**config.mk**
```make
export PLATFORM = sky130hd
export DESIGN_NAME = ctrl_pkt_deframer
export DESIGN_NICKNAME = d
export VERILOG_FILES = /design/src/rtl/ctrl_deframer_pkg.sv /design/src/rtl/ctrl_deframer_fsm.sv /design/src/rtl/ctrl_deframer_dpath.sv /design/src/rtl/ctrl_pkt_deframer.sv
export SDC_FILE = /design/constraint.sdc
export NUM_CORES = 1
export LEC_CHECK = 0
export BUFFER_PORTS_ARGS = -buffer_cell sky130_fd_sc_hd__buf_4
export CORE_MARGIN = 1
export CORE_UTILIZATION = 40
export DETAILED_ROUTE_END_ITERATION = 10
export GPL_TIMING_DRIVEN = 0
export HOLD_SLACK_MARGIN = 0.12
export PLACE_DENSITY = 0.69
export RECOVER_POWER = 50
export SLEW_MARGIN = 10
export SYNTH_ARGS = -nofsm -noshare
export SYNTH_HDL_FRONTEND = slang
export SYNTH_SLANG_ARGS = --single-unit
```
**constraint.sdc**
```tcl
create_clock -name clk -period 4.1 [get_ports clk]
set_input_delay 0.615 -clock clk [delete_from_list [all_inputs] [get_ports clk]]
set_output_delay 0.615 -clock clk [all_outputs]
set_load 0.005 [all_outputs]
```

-----

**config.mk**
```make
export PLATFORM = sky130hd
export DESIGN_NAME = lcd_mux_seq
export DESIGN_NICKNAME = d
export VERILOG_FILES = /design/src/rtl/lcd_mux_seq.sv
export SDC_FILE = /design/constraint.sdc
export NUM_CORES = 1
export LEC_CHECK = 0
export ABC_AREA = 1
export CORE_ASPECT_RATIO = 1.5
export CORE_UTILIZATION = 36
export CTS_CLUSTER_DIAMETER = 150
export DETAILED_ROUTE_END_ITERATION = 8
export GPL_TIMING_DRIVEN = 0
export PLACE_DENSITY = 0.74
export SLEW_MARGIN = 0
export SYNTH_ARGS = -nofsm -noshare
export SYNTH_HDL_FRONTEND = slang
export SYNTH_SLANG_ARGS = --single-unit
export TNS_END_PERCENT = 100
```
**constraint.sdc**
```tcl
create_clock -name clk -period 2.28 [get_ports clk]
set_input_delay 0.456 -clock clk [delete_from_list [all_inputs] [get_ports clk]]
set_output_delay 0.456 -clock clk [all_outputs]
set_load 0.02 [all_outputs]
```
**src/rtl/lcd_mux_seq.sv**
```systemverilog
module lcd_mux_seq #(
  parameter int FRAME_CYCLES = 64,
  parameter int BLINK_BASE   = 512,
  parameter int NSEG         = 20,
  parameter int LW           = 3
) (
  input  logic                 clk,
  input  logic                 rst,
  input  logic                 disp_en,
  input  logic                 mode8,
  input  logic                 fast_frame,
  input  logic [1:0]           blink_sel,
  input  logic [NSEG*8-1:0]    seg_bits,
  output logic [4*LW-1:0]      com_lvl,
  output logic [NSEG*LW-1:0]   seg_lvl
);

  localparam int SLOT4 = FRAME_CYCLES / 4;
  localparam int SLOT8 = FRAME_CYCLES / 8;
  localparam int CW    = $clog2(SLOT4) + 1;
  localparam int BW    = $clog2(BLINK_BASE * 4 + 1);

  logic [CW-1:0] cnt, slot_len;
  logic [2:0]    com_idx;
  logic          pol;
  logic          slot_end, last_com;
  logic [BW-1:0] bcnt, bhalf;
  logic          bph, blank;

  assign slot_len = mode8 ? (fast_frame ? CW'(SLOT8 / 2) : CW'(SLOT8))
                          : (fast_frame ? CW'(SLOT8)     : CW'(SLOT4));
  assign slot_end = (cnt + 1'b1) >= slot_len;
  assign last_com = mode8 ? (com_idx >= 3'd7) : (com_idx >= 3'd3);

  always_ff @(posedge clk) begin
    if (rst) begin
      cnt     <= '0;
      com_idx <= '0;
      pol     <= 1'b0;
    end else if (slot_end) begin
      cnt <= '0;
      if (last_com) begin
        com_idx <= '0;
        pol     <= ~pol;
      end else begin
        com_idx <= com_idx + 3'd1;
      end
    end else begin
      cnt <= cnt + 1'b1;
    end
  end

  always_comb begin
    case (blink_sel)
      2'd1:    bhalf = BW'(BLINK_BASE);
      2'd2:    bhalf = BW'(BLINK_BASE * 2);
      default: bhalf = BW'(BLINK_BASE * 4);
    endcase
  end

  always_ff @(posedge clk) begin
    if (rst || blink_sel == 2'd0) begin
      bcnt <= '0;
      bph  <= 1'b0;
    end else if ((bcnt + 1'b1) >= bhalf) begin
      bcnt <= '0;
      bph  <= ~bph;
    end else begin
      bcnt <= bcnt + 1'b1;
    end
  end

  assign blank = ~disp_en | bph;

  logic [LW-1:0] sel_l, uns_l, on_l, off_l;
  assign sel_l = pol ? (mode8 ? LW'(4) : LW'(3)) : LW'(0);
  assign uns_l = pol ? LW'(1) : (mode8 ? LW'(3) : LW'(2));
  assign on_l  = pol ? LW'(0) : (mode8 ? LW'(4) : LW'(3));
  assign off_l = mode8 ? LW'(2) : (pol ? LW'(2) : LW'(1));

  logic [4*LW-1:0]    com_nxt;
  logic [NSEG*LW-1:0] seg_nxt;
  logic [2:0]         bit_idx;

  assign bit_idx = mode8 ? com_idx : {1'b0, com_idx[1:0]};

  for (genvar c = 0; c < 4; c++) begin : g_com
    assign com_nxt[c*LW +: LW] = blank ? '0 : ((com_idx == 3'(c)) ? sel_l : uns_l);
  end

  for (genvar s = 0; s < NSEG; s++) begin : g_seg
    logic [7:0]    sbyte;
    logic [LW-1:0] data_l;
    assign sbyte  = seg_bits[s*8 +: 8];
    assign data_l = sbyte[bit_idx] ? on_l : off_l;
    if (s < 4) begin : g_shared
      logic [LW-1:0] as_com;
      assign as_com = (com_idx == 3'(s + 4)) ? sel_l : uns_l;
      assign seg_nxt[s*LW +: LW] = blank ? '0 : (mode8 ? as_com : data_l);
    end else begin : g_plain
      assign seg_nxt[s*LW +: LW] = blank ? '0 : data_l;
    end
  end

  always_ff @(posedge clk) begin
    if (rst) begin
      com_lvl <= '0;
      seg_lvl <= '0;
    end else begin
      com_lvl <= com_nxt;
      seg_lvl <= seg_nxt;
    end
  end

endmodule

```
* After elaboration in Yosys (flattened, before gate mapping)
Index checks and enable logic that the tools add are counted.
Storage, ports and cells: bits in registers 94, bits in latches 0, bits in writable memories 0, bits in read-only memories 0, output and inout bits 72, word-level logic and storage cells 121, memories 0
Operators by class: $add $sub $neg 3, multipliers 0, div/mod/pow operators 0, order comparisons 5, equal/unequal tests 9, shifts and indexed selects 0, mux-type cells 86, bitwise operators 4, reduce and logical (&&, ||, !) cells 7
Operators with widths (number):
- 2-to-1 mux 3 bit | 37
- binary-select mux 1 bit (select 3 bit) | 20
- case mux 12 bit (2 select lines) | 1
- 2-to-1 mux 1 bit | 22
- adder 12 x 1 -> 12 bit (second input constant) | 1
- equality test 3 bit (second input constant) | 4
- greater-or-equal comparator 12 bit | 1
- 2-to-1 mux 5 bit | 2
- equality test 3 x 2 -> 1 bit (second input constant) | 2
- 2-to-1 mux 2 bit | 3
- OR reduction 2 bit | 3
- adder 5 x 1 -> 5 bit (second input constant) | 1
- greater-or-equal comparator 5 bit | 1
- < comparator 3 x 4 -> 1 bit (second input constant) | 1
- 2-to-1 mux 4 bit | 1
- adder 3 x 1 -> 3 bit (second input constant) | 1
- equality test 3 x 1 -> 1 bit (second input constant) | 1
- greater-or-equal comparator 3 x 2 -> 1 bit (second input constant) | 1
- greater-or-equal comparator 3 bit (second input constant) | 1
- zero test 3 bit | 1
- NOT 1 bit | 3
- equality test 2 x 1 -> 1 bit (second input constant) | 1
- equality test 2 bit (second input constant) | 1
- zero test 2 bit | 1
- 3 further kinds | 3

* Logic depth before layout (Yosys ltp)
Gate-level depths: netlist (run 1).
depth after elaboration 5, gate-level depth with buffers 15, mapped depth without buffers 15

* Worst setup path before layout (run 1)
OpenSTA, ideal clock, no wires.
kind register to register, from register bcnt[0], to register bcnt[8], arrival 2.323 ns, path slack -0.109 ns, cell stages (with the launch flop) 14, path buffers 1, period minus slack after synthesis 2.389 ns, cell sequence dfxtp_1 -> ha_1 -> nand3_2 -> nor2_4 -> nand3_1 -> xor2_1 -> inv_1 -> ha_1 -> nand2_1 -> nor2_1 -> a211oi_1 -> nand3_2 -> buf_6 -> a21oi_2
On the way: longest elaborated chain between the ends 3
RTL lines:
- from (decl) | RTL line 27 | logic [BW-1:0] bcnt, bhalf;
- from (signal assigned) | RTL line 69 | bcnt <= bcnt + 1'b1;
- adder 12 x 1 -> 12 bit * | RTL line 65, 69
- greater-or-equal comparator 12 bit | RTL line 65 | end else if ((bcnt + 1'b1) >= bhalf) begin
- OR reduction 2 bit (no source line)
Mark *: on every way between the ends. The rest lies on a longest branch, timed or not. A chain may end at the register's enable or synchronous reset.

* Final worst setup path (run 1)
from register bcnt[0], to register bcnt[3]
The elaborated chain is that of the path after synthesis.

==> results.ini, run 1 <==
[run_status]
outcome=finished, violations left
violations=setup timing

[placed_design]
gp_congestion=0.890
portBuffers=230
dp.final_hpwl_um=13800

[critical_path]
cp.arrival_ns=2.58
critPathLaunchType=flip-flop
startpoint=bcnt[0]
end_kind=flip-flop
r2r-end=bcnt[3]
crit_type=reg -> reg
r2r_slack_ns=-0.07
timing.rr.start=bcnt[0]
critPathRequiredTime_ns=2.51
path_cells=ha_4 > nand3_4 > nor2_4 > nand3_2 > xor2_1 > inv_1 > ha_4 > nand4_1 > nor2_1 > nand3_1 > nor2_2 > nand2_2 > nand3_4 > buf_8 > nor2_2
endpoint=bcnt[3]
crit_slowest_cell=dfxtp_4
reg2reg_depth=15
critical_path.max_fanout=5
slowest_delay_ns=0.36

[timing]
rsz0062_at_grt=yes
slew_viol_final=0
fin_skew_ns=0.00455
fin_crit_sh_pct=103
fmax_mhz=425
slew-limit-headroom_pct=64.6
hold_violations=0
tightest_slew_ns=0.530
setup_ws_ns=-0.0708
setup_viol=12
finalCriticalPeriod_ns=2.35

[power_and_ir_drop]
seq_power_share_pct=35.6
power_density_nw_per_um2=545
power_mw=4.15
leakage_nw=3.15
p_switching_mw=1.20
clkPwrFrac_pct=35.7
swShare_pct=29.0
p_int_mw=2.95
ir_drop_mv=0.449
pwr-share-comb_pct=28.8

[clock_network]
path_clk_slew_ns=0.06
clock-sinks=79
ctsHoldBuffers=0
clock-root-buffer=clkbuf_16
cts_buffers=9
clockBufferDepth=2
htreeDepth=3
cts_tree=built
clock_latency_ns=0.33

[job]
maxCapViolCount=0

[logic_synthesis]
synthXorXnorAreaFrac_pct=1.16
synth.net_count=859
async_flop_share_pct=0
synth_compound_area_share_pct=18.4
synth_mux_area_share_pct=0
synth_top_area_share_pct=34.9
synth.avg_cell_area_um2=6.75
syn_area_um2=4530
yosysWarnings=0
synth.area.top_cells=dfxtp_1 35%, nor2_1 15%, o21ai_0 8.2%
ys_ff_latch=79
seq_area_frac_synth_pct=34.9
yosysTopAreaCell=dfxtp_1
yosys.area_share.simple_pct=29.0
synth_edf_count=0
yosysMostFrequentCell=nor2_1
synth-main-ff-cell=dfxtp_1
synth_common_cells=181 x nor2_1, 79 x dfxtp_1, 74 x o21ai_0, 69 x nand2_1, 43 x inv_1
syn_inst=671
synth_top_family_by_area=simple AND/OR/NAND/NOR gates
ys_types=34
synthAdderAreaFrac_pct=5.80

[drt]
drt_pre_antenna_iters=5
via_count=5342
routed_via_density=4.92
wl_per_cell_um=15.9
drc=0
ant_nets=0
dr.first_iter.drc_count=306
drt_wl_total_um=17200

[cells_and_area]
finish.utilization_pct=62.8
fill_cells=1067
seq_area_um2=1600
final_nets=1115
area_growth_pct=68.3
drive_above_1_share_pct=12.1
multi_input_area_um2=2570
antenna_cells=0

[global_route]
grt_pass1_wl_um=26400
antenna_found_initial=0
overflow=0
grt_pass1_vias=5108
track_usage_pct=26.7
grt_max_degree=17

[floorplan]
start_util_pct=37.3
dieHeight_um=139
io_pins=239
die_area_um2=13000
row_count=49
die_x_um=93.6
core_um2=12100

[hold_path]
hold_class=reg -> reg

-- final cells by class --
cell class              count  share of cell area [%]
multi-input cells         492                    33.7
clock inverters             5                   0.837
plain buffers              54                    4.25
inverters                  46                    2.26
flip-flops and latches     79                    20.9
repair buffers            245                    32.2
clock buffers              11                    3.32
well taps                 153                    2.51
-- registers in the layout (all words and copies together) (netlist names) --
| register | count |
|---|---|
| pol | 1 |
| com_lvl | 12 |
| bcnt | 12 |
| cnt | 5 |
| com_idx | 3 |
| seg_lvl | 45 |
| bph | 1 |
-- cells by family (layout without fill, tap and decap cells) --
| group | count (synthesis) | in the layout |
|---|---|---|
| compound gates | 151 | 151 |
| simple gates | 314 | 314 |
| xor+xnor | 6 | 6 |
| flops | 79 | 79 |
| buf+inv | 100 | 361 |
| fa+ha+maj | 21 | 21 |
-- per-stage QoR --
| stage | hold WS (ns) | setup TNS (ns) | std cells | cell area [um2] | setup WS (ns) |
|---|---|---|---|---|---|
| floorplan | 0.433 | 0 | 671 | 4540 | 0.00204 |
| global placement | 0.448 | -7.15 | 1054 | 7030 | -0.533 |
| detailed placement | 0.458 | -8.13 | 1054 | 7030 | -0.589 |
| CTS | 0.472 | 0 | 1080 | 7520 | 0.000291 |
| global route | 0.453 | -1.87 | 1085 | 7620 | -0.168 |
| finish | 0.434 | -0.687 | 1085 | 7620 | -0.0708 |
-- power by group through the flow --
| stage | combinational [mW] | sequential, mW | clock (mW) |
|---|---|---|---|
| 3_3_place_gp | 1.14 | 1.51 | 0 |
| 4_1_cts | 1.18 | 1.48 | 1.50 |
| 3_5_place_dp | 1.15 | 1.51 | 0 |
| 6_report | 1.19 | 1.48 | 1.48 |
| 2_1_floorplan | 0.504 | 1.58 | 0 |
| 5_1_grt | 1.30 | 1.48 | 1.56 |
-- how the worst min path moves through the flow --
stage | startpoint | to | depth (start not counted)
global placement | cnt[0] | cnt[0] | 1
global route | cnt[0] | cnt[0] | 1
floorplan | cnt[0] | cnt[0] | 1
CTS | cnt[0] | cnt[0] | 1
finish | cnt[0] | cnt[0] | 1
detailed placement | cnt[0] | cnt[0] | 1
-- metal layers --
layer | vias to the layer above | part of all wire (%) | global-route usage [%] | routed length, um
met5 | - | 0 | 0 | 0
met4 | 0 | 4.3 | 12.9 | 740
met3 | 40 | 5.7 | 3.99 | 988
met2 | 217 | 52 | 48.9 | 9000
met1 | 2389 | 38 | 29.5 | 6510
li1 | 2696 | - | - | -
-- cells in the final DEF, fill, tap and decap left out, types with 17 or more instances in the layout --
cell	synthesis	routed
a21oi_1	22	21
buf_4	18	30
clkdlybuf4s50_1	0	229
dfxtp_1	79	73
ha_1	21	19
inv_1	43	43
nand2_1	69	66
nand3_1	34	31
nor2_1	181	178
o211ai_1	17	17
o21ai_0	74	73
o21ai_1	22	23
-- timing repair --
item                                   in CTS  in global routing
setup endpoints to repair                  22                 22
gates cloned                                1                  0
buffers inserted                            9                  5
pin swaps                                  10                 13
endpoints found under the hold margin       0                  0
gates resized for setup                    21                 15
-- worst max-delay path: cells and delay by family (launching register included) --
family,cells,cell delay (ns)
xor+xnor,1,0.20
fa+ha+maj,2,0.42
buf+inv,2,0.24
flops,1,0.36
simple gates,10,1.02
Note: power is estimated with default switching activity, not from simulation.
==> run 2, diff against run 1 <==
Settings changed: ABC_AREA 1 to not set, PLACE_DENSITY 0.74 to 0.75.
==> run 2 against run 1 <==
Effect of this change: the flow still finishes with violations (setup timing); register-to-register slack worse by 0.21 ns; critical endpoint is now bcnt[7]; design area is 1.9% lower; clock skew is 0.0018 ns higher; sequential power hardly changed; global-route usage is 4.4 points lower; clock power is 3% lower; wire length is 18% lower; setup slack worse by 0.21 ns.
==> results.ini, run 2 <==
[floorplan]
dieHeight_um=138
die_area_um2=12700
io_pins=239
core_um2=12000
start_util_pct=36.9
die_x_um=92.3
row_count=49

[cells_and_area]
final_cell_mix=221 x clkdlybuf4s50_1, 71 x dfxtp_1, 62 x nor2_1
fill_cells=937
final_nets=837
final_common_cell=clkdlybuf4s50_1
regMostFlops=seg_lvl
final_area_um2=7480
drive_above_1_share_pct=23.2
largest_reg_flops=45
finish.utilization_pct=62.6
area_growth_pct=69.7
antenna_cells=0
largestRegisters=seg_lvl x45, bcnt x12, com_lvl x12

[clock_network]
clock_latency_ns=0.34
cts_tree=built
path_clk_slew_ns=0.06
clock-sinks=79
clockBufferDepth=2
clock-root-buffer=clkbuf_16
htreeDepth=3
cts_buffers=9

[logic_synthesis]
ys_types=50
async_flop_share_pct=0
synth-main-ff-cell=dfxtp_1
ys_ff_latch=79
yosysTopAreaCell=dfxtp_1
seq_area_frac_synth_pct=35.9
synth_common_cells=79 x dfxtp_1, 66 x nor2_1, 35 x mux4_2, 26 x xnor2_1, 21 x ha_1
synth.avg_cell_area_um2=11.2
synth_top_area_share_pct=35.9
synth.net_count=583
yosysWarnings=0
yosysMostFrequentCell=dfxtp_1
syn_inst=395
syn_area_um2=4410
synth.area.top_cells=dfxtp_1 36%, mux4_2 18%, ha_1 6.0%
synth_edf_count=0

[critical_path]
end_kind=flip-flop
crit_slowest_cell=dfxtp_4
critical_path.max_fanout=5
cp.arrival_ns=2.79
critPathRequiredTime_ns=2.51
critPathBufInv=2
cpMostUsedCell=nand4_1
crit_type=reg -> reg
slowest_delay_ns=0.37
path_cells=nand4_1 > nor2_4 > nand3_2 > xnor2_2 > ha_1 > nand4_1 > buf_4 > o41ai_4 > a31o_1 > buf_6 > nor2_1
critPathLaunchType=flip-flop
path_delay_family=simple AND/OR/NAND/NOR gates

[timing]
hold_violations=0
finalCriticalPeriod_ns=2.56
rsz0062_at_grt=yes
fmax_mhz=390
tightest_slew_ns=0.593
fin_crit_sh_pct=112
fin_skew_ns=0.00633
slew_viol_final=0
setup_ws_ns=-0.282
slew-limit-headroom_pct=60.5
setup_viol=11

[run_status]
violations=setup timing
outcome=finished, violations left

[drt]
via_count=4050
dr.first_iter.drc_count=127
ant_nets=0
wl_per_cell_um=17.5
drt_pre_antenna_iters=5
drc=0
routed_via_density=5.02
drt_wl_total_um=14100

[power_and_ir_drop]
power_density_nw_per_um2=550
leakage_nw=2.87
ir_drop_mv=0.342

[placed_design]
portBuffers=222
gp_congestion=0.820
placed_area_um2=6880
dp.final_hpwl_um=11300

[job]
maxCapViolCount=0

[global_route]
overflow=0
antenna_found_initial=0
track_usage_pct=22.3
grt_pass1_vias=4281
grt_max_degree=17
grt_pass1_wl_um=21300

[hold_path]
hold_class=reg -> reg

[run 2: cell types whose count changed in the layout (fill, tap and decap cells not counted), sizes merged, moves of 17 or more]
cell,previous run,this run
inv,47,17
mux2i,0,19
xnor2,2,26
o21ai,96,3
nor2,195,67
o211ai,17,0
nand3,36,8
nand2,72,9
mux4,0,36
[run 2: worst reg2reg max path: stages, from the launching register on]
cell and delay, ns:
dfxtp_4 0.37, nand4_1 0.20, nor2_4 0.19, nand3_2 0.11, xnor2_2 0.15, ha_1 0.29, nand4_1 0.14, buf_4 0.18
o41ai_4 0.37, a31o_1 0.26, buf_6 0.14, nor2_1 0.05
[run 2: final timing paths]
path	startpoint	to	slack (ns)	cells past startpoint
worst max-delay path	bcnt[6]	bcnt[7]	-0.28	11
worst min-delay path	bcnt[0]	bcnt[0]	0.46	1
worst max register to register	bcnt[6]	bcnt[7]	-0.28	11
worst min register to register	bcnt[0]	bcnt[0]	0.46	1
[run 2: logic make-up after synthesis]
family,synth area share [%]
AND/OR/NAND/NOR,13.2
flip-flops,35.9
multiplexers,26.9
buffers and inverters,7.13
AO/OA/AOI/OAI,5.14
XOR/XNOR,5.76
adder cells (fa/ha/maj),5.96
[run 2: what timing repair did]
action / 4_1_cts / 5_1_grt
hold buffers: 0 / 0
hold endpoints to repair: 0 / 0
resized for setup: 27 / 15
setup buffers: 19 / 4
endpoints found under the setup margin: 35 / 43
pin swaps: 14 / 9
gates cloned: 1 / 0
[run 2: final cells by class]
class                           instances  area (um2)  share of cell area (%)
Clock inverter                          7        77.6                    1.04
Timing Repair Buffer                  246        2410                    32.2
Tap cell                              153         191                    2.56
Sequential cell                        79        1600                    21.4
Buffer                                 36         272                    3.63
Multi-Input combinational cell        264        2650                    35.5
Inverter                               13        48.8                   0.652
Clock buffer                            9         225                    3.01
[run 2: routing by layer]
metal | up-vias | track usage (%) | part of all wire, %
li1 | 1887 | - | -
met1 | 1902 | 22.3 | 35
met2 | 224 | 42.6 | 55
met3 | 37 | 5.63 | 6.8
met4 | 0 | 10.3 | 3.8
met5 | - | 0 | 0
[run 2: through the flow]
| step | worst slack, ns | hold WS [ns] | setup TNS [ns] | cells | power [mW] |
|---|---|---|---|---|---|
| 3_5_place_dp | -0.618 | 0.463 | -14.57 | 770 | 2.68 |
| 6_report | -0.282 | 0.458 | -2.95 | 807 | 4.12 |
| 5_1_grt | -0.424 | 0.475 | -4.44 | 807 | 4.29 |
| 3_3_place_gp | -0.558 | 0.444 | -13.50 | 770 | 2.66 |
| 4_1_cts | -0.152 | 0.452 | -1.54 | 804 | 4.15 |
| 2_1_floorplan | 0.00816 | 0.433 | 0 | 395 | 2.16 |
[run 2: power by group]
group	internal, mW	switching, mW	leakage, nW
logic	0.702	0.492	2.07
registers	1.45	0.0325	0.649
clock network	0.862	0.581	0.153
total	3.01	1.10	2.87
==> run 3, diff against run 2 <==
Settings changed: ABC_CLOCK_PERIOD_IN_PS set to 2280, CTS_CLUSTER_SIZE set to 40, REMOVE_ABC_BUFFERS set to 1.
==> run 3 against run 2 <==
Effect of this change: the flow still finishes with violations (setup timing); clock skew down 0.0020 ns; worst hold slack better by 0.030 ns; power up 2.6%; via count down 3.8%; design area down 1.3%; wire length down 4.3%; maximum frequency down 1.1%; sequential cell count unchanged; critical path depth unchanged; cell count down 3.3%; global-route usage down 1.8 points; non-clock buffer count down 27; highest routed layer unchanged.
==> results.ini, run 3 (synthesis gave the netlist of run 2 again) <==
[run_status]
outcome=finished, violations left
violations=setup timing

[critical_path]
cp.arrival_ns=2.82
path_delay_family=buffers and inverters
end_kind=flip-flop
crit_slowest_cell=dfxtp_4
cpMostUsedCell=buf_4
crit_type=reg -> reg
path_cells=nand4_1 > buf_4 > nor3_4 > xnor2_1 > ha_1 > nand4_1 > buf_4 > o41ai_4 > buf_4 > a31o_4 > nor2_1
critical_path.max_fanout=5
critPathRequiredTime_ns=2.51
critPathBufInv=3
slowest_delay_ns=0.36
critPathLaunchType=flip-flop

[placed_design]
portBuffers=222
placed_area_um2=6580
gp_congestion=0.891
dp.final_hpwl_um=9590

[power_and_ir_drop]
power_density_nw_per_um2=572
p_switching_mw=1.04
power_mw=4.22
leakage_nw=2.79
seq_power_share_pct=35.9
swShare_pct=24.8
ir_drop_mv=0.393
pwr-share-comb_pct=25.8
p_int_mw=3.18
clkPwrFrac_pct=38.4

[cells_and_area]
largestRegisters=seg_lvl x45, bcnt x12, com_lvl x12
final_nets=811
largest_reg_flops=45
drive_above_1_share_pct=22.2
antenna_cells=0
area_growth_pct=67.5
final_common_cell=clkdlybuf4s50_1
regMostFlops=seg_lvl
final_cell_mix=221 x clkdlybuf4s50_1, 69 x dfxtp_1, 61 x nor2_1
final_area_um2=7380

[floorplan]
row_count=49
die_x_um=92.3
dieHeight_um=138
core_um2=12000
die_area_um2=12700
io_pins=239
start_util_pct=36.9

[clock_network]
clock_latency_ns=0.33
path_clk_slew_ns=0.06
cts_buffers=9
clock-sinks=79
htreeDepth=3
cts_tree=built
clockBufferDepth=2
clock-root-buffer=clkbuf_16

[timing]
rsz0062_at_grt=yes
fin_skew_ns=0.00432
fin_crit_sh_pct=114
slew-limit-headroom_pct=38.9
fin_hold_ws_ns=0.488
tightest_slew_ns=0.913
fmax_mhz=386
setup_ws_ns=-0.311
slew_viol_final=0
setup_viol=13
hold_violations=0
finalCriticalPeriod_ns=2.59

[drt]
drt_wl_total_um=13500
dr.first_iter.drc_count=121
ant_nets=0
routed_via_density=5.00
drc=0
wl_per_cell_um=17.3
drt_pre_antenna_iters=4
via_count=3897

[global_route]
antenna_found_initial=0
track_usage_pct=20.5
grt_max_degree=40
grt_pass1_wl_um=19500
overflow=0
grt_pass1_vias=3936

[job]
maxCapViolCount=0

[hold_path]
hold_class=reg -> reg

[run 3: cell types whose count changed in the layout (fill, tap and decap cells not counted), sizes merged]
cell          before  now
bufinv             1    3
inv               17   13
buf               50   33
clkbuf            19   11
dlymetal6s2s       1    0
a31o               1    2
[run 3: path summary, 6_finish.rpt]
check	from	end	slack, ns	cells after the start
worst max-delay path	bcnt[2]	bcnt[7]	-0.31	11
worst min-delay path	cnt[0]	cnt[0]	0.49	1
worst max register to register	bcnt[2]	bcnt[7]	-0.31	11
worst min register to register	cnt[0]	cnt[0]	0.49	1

-----

### Task objective:
Of the entries above, repeat exactly the lines from the line with "807 | 4.12 |" through the line with "[run 2: power by group]", both of them included.

### Solution:
| 6_report | -0.282 | 0.458 | -2.95 | 807 | 4.12 |
| 5_1_grt | -0.424 | 0.475 | -4.44 | 807 | 4.29 |
| 3_3_place_gp | -0.558 | 0.444 | -13.50 | 770 | 2.66 |
| 4_1_cts | -0.152 | 0.452 | -1.54 | 804 | 4.15 |
| 2_1_floorplan | 0.00816 | 0.433 | 0 | 395 | 2.16 |
[run 2: power by group]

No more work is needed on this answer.